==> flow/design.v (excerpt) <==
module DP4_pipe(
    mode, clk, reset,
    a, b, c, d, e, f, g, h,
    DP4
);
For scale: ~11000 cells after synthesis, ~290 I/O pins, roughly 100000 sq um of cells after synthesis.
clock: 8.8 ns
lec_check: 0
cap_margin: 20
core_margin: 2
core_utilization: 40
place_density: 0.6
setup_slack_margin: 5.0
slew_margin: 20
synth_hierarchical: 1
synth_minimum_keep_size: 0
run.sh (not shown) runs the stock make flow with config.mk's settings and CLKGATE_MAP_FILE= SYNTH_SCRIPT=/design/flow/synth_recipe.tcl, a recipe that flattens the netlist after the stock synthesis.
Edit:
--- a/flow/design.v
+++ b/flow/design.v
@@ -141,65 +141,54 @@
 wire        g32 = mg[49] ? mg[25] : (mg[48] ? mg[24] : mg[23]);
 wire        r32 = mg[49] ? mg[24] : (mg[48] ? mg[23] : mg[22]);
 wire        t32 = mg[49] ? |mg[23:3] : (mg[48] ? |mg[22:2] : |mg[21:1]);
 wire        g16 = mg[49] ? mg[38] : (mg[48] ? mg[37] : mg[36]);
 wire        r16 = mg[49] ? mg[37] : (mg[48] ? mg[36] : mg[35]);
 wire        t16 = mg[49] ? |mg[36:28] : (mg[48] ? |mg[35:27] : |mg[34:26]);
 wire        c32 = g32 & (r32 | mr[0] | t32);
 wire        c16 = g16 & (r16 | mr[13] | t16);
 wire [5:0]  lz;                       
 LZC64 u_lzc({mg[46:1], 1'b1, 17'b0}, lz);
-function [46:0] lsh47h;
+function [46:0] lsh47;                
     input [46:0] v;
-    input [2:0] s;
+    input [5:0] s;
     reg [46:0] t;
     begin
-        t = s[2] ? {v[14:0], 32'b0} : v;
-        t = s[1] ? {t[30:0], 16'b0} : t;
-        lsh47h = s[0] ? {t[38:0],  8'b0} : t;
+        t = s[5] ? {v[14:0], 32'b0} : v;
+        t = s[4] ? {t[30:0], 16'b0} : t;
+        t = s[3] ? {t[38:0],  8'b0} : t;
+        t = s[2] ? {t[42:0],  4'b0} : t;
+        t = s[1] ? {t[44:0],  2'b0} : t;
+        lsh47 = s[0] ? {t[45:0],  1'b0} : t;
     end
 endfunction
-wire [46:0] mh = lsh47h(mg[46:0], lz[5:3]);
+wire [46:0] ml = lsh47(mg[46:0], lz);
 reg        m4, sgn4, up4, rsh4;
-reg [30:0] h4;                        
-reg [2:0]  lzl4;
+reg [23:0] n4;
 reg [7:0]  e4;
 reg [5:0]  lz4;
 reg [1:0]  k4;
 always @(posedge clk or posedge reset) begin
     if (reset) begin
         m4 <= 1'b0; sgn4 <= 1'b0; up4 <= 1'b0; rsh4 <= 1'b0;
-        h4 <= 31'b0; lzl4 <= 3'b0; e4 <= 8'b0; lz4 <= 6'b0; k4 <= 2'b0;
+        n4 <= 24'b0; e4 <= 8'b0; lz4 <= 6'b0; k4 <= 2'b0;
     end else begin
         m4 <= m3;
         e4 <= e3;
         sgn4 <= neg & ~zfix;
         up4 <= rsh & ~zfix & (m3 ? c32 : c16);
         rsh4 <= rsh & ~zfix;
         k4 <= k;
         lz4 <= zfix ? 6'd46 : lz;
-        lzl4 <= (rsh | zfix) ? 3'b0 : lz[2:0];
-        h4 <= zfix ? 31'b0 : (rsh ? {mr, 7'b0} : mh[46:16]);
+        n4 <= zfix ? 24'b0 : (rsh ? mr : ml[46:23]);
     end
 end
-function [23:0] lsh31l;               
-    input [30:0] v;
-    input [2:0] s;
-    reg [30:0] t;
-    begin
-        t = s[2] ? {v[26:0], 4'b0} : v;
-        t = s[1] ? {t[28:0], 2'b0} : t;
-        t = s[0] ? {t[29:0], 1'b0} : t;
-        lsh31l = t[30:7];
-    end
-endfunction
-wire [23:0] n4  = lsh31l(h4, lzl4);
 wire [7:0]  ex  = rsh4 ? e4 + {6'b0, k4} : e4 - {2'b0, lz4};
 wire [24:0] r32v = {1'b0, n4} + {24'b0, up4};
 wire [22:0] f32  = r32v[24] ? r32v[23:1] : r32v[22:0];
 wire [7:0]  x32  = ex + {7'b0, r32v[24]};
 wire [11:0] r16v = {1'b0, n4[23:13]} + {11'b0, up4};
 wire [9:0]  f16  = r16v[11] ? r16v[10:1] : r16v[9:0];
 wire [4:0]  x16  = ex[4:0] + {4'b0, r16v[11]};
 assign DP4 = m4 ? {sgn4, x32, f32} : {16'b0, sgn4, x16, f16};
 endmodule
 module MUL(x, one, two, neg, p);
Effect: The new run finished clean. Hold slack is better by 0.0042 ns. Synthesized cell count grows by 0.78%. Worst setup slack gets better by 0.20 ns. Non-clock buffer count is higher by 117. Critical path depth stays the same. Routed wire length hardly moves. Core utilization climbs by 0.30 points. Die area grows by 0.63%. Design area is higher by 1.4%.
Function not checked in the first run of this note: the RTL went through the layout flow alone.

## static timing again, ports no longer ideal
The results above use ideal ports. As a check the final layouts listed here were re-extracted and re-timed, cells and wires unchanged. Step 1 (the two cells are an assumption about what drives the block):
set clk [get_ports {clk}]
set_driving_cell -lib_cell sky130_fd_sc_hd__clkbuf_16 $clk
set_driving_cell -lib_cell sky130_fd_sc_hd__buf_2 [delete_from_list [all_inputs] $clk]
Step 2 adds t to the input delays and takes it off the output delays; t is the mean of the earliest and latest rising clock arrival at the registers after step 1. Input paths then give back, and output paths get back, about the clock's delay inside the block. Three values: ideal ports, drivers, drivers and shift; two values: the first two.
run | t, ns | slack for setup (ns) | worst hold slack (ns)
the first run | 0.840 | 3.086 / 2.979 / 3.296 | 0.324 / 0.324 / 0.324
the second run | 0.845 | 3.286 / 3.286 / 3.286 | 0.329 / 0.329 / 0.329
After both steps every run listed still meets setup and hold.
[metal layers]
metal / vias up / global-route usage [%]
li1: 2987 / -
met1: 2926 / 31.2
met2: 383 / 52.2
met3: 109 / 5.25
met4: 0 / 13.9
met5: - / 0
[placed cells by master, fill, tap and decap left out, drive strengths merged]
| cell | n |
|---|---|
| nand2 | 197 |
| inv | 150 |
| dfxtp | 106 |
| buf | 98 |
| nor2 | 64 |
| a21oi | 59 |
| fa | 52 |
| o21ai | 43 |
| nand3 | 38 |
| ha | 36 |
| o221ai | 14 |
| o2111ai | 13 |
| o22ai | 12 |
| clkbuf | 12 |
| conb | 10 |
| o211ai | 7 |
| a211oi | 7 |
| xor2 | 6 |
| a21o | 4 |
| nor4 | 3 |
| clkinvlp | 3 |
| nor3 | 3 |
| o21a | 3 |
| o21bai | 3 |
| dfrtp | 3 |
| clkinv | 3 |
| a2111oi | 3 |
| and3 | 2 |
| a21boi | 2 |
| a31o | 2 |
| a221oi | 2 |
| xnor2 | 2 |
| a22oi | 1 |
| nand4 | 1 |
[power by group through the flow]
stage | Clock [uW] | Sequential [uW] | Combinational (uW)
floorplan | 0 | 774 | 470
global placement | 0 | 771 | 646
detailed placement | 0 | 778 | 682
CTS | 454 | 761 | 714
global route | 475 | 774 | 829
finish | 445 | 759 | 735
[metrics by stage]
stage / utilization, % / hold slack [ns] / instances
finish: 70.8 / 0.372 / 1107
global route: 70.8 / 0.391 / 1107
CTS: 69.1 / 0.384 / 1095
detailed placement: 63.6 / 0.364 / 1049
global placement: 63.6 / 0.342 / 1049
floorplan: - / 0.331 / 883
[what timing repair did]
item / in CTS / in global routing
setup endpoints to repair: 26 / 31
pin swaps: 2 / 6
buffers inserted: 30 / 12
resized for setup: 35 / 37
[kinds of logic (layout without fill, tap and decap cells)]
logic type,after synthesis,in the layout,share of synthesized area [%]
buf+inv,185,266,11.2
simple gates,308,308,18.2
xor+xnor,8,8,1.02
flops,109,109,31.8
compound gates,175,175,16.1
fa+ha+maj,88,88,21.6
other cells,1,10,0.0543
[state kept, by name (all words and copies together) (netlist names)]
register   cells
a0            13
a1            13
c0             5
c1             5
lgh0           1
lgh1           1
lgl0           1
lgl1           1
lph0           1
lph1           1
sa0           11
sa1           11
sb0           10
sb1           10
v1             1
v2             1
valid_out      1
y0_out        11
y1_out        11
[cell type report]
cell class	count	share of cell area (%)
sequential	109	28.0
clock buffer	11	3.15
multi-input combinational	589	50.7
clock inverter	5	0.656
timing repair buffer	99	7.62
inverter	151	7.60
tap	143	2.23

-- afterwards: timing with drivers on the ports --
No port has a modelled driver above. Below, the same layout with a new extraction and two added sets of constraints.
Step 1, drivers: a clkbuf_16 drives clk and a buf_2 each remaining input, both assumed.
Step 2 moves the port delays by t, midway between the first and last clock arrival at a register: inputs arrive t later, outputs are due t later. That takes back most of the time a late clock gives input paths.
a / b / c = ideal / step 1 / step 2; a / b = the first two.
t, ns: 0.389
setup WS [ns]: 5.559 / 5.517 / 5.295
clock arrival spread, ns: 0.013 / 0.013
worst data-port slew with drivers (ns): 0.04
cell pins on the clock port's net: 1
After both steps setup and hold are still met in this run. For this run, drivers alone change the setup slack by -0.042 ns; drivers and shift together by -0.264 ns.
Background: an optimization exercise with open tools, aiming at small area, a short achievable clock period and few clock cycles. Do not read the settings as production practice. Where RTL was checked, it was by simulation tests only, not by an equivalence proof against the original. The flow treats the clock pin as an ideal source. Dropping or thinning the clock tree relies on that and would not hold on a real chip. Power is estimated from default activity; no workload was simulated.

==> module AxisCrcChecker, before the edit <==
module AxisCrcChecker(
  input        clock,
  input        reset,
  output       io_AxisSlv_ready,
  input        io_AxisSlv_valid,
  input        io_AxisSlv_bits_Tlast,
  input  [7:0] io_AxisSlv_bits_Tdata,
  input        io_AxisMst_ready,
  output       io_AxisMst_valid,
  output       io_AxisMst_bits_Tlast,
  output [7:0] io_AxisMst_bits_Tdata
);
  localparam N  = 1024;           
  localparam LW = 7;              
  localparam LR = 6;              
  localparam KW = N >> LW;        
  localparam KR = N >> LR;        
  localparam [LR-1:0] RC = {LR{1'b1}};  
  localparam QS = 8;              
  localparam QL = 3;
  reg        in_rdy;
  reg  [1:0] b_cnt;
  wire       rdy_i = ~b_cnt[1];
  wire       acc = io_AxisSlv_valid & rdy_i;
  reg [8:0] bh, bt;               
  wire      b_ne = (b_cnt != 2'd0);
  wire [7:0] w_d = bh[7:0];
  wire       w_l = bh[8];
  reg  [7:0] crc;
  wire [7:0] crc_n;
  calc_crc u_calc_crc (.CRC_I(crc), .DATA_I(w_d), .CRC_O(crc_n));
  wire       w_g = (crc_n == 8'h00);
  reg  [9:0]  wpm;
  reg  [9:0]  rp;
  reg         wfull;
  reg         r_al;               
  reg  [9:0]  pk_len;             
  reg         cur_v;              
  reg  [9:0]  rem;                
  reg         lastb;              
  reg [10:0]   qq [0:QS-1];
  reg [QL-1:0] q_wp, q_rp;
  reg [QL:0]   q_cnt;               
  reg [10:0]   q_head;
  reg          q_ne;
  wire         q_room = ~(q_ne & q_cnt[QL]);
  wire         qq_ne = (q_cnt != 0);
  wire eq     = (rp == wpm);
  wire full   = eq & wfull;
  wire w_al   = (wpm[LW-1:0] == {LW{1'b1}});
  wire wr     = b_ne & w_al & ~full & (~w_l | q_room);
  wire empty  = eq & ~wfull;
  wire hold   = empty & w_al & ~wr;
  wire [9-LW:0] w_tap = wpm[9:LW];    
  reg        credit;              
  wire       rd    = cur_v & r_al & credit;
  wire       next  = ~cur_v | (rd & lastb);
  wire       load  = next & q_ne;
  wire       q_push    = wr & w_l;
  wire       q_to_head = q_push & ~qq_ne & (~q_ne | load);
  wire       skip  = load & ~q_head[10];
  wire [9:0] rp_sk = rp - q_head[9:0] - rd;
  reg  [8*N-1:0] ring;
  wire [8*N-1:0] rot = {ring[8*N-9:0], ring[8*N-1:8*N-8]};
  integer k;
  always @(posedge clock) begin
    ring <= rot;
    for (k = 0; k < KW; k = k + 1)
      if (wr && w_tap == k) ring[8*(((k+1)<<LW) % N) +: 8] <= w_d;
  end
  wire [8*KR-1:0] taps;
  genvar g;
  generate
    for (g = 0; g < KR; g = g + 1) begin : g_tap
      assign taps[8*g +: 8] = ring[8*((g<<LR)+RC) +: 8];
    end
  endgenerate
  wire [7:0] x_d = taps[8*rp[9:LR] +: 8];
  wire       x_l = lastb;
  wire       x_v = rd;
  always @(posedge clock) begin
    if (b_cnt == 2'd0 || (b_cnt == 2'd1 && wr)) bh <= {io_AxisSlv_bits_Tlast, io_AxisSlv_bits_Tdata};
    else if (b_cnt[1] && wr) bh <= bt;
    if (b_cnt == 2'd1 && ~wr || b_cnt[1] && wr) bt <= {io_AxisSlv_bits_Tlast, io_AxisSlv_bits_Tdata};
  end
  wire [1:0] b_cnt_n = {~wr & (b_cnt[1] | (b_cnt[0] & acc)),
                        (b_cnt[1] & wr) | (b_cnt[0] & (acc ~^ wr)) | (~b_cnt[1] & ~b_cnt[0] & acc)};
  always @(posedge clock) begin
    if (q_push & ~q_to_head) qq[q_wp] <= {w_g, pk_len};
    if (q_to_head) q_head <= {w_g, pk_len};
    else if (load & qq_ne) q_head <= qq[q_rp];
  end
  reg rst_q;
  always @(posedge clock) begin
    rst_q <= reset;
    in_rdy <= reset | wr | ~(b_cnt[1] | (b_cnt[0] & io_AxisSlv_valid));
    if (reset) begin
      b_cnt <= 2'd0;
    end else begin
      b_cnt <= b_cnt_n;
    end
  end
  always @(posedge clock) begin
    if (rst_q) begin
      wpm <= 10'd1023;
      wfull <= 1'b0;
      rp <= 10'd1023;
      r_al <= 1'b1;
      pk_len <= 10'd0;
      cur_v <= 1'b0;
      rem <= 10'd0;
      lastb <= 1'b0;
      crc <= 8'hff;
      q_wp <= 0; q_rp <= 0; q_cnt <= 0; q_ne <= 1'b0;
    end else begin
      if (wr) crc <= w_l ? 8'hff : crc_n;
      if (wr) begin
        pk_len <= w_l ? 10'd0 : pk_len + 10'd1;
      end else if (~hold) wpm <= wpm + 10'd1;
      if (q_push & ~q_to_head) q_wp <= q_wp + 1'b1;
      if (load & qq_ne) q_rp <= q_rp + 1'b1;
      q_cnt <= q_cnt + (q_push & ~q_to_head) - (load & qq_ne);
      q_ne <= q_push | qq_ne | (q_ne & ~load);
      if (next) cur_v <= load & q_head[10];
      if (load) begin
        rem <= q_head[9:0];
        lastb <= (q_head[9:0] == 10'd0);
      end else if (rd) begin
        rem <= rem - 10'd1;
        lastb <= (rem == 10'd1);
      end
      if (wr) wfull <= 1'b1;
      else if (rd | skip) wfull <= 1'b0;
      if (skip) begin
        rp <= rp_sk;
        r_al <= (rp_sk[LR-1:0] == RC);
      end else if (~rd & ~hold) begin
        rp <= rp + 10'd1;
        r_al <= (rp[LR-1:0] == RC - 1'b1);
      end
    end
  end
  reg [8:0] oq0, oq1;
  reg       oq_wp, oq_rp;
  reg [1:0] oq_cnt;
  reg       o_v;
  reg [7:0] o_d;
  reg       o_l;
  wire       oq_ne  = (oq_cnt != 2'd0);
  wire [8:0] x_e    = {x_l, x_d};
  wire [8:0] e_rp   = oq_rp ? oq1 : oq0;
  wire [8:0] e_rp1  = oq_rp ? oq0 : oq1;
  wire [1:0] cnt_h  = oq_cnt + x_v;
  wire [8:0] nh_h   = oq_ne ? e_rp : x_e;
  wire [1:0] cnt_p  = oq_cnt + x_v - oq_ne;
  wire [8:0] nh_p   = oq_cnt[1] ? e_rp1 : x_e;
  always @(posedge clock) begin
    if (x_v & ~oq_wp) oq0 <= x_e;
    if (x_v &  oq_wp) oq1 <= x_e;
    {o_l, o_d} <= io_AxisMst_ready ? nh_p : nh_h;
    o_v <= ~reset & ~rst_q & (io_AxisMst_ready ? (cnt_p != 2'd0) : (cnt_h != 2'd0));
    if (rst_q) begin
      oq_wp <= 1'b0; oq_rp <= 1'b0; oq_cnt <= 2'd0;
      credit <= 1'b0;
    end else begin
      if (x_v) oq_wp <= ~oq_wp;
      if (io_AxisMst_ready & oq_ne) oq_rp <= ~oq_rp;
      oq_cnt <= io_AxisMst_ready ? cnt_p : cnt_h;
      credit <= io_AxisMst_ready ? ~cnt_p[1] : ~cnt_h[1];
    end
  end
  assign io_AxisSlv_ready      = in_rdy;
  assign io_AxisMst_valid      = o_v;
  assign io_AxisMst_bits_Tdata = o_d;
  assign io_AxisMst_bits_Tlast = o_l;
endmodule
==> flow/config.mk <==
export PLATFORM = sky130hd
export DESIGN_NAME = AxisCrcChecker
export DESIGN_NICKNAME = AxisCrcChecker
export VERILOG_FILES = /design/flow/design.v
export SDC_FILE = /design/flow/constraint.sdc
export NUM_CORES = 8
export LEC_CHECK = 0
export CAP_MARGIN = 40
export CORE_MARGIN = 2
export CORE_UTILIZATION = 60
export CTS_BUF_LIST = sky130_fd_sc_hd__clkbuf_16
export CTS_CLUSTER_DIAMETER = 100
export CTS_CLUSTER_SIZE = 30
export PLACE_DENSITY = 0.7
export SLEW_MARGIN = 40
export SYNTH_MEMORY_MAX_BITS = 16384
==> flow/constraint.sdc <==
create_clock -name core_clock -period 15.0 [get_ports {clock}]
set_input_delay 3.0000 -clock core_clock [delete_from_list [all_inputs] [get_ports {clock}]]
set_output_delay 3.0000 -clock core_clock [all_outputs]
set_load 0.01 [all_outputs]
standard.sh (not shown) runs the stock make flow with config.mk's settings and CLKGATE_MAP_FILE= SYNTH_SCRIPT=/design/flow/synth_recipe.tcl, a recipe that flattens the netlist after the stock synthesis.
==> flow/flow/run.sh <==
#!/bin/bash
# Standard layout with these changes:
#  - the pins of each AXI4-Stream port are kept together (pins.tcl), and every
#    port gets a fast buffer (buf_4) instead of the default choice; timing
#    repair aims below the 15 ns constraint;
#  - during global placement, each flip-flop that drives an output port is
#    held next to its pin (placeio_early.tcl, unfix.tcl); after placement each
#    output port's buffer and its flip-flop are moved next to the pin
#    (placeio.tcl);
#  - after clock tree synthesis, the clock tree is rebuilt as a balanced tree
#    of four levels of inverters, the top level's four cells on the clock port
#    (ctree.tcl, ctree_build.tcl).
set -euo pipefail
export BUFFER_PORTS_ARGS="-buffer_cell sky130_fd_sc_hd__buf_4"
export SETUP_SLACK_MARGIN=11
export PRE_IO_PLACEMENT_TCL=$PWD/flow/pins.tcl
export PLACE_PINS_ARGS="-min_distance 8"
RES=orfs/results/$FLOW_PLATFORM/AxisCrcChecker/base
bash standard.sh $PWD/$RES/3_2_place_iop.odb > standard_iop.log 2>&1
openroad -no_init -exit flow/placeio_early.tcl > placeio_early.log 2>&1
bash standard.sh $PWD/$RES/3_3_place_gp.odb > standard_gp.log 2>&1
openroad -no_init -exit flow/unfix.tcl > unfix.log 2>&1
bash standard.sh place > standard_place.log 2>&1
openroad -no_init -exit flow/placeio.tcl > placeio.log 2>&1
bash standard.sh cts > standard_cts.log 2>&1
openroad -no_init -exit flow/ctree.tcl > ctree.log 2>&1
bash standard.sh > standard_finish.log 2>&1
Other scripts of this flow, unchanged in this note and not shown: flow/flow/ctree.tcl, flow/flow/ctree_build.tcl, flow/flow/pins.tcl, flow/flow/placeio.tcl, flow/flow/placeio_early.tcl, flow/flow/unfix.tcl
The baseline completed with no timing, DRC or antenna violations.
Testbench counts at the start, summed over its fixed seeds: cycles 46,598.
Rerun with:
--- a/flow/design.v
+++ b/flow/design.v
@@ -69,11 +69,11 @@
   reg        credit;              
   wire       rd    = cur_v & r_al & credit;
   wire       next  = ~cur_v | (rd & lastb);
-  wire       load  = next & q_ne;
+  wire       load  = q_ne & (~cur_v | (rd & lastb & q_head[10]));
   wire       q_push    = wr & w_l;
   wire       q_to_head = q_push & ~qq_ne & (~q_ne | load);
-  wire       skip  = load & ~q_head[10];
-  wire [9:0] rp_sk = rp - q_head[9:0] - rd;
+  wire       skip  = q_ne & ~cur_v & ~q_head[10];
+  wire [9:0] rp_sk = rp - q_head[9:0];
   reg  [8*N-1:0] ring;
   wire [8*N-1:0] rot = {ring[8*N-9:0], ring[8*N-1:8*N-8]};
   integer k;
Outcome: Synthesized cell count falls slightly. First-iteration DRC count goes down by a little under a tenth. Final cell count falls slightly. Sequential cell count does not change. Sequential share of layout area is higher by 0.29 points. Clock skew came out lower by 8.1 ps. Worst setup slack improved by 6.3 ps. Power came out lower slightly. Cell area fell slightly. Utilization hardly moves. Die area came out lower slightly.
The RTL of the second run of this note was laid out without a check of its function. In every run of this note, the design's own scripts or RTL, not TritonCTS, make the clock network.

port drivers added, routing unchanged:
The flow's constraints put no driver on any port. The routed layouts listed below were extracted and timed again, unchanged, in two steps.
Step 1 (the two cells are an assumption about what drives the block):
set clk [get_ports {clock}]
set_driving_cell -lib_cell sky130_fd_sc_hd__clkbuf_16 $clk
set_driving_cell -lib_cell sky130_fd_sc_hd__buf_2 [delete_from_list [all_inputs] $clk]
Step 2 also shifts input and output timing later by t, the mid clock arrival at the registers, as if the neighbouring blocks saw the same clock.
Three values: ideal ports, drivers, drivers and shift; two values: the first two.
run	t, ns	setup WS [ns]	worst setup path after step 2	slew at the worst register clock pin (ns)	pins driven straight from the clock port
the first run	0.681	11.165 / 10.875 / 10.880	input to register	0.10 / 0.10	4
the second run	0.673	11.171 / 10.882 / 10.985	input to register	0.10 / 0.10	4
After both steps every run listed still meets setup and hold. The setup slack of the first run, which loses most, moves by -0.290 ns with the drivers and by -0.285 ns with both steps.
___
# WHAT THE TASK ASKS
Lines to set down from above: the line with "mr[0] | t32);", the line with "sgn4 <= neg & ~zfix;", and every line between, each exactly as written.

# RESPONSE AREA
 wire        c32 = g32 & (r32 | mr[0] | t32);
 wire        c16 = g16 & (r16 | mr[13] | t16);
 wire [5:0]  lz;                       
 LZC64 u_lzc({mg[46:1], 1'b1, 17'b0}, lz);
-function [46:0] lsh47h;
+function [46:0] lsh47;                
     input [46:0] v;
-    input [2:0] s;
+    input [5:0] s;
     reg [46:0] t;
     begin
-        t = s[2] ? {v[14:0], 32'b0} : v;
-        t = s[1] ? {t[30:0], 16'b0} : t;
-        lsh47h = s[0] ? {t[38:0],  8'b0} : t;
+        t = s[5] ? {v[14:0], 32'b0} : v;
+        t = s[4] ? {t[30:0], 16'b0} : t;
+        t = s[3] ? {t[38:0],  8'b0} : t;
+        t = s[2] ? {t[42:0],  4'b0} : t;
+        t = s[1] ? {t[44:0],  2'b0} : t;
+        lsh47 = s[0] ? {t[45:0],  1'b0} : t;
     end
 endfunction
-wire [46:0] mh = lsh47h(mg[46:0], lz[5:3]);
+wire [46:0] ml = lsh47(mg[46:0], lz);
 reg        m4, sgn4, up4, rsh4;
-reg [30:0] h4;                        
-reg [2:0]  lzl4;
+reg [23:0] n4;
 reg [7:0]  e4;
 reg [5:0]  lz4;
 reg [1:0]  k4;
 always @(posedge clk or posedge reset) begin
     if (reset) begin
         m4 <= 1'b0; sgn4 <= 1'b0; up4 <= 1'b0; rsh4 <= 1'b0;
-        h4 <= 31'b0; lzl4 <= 3'b0; e4 <= 8'b0; lz4 <= 6'b0; k4 <= 2'b0;
+        n4 <= 24'b0; e4 <= 8'b0; lz4 <= 6'b0; k4 <= 2'b0;
     end else begin
         m4 <= m3;
         e4 <= e3;
         sgn4 <= neg & ~zfix;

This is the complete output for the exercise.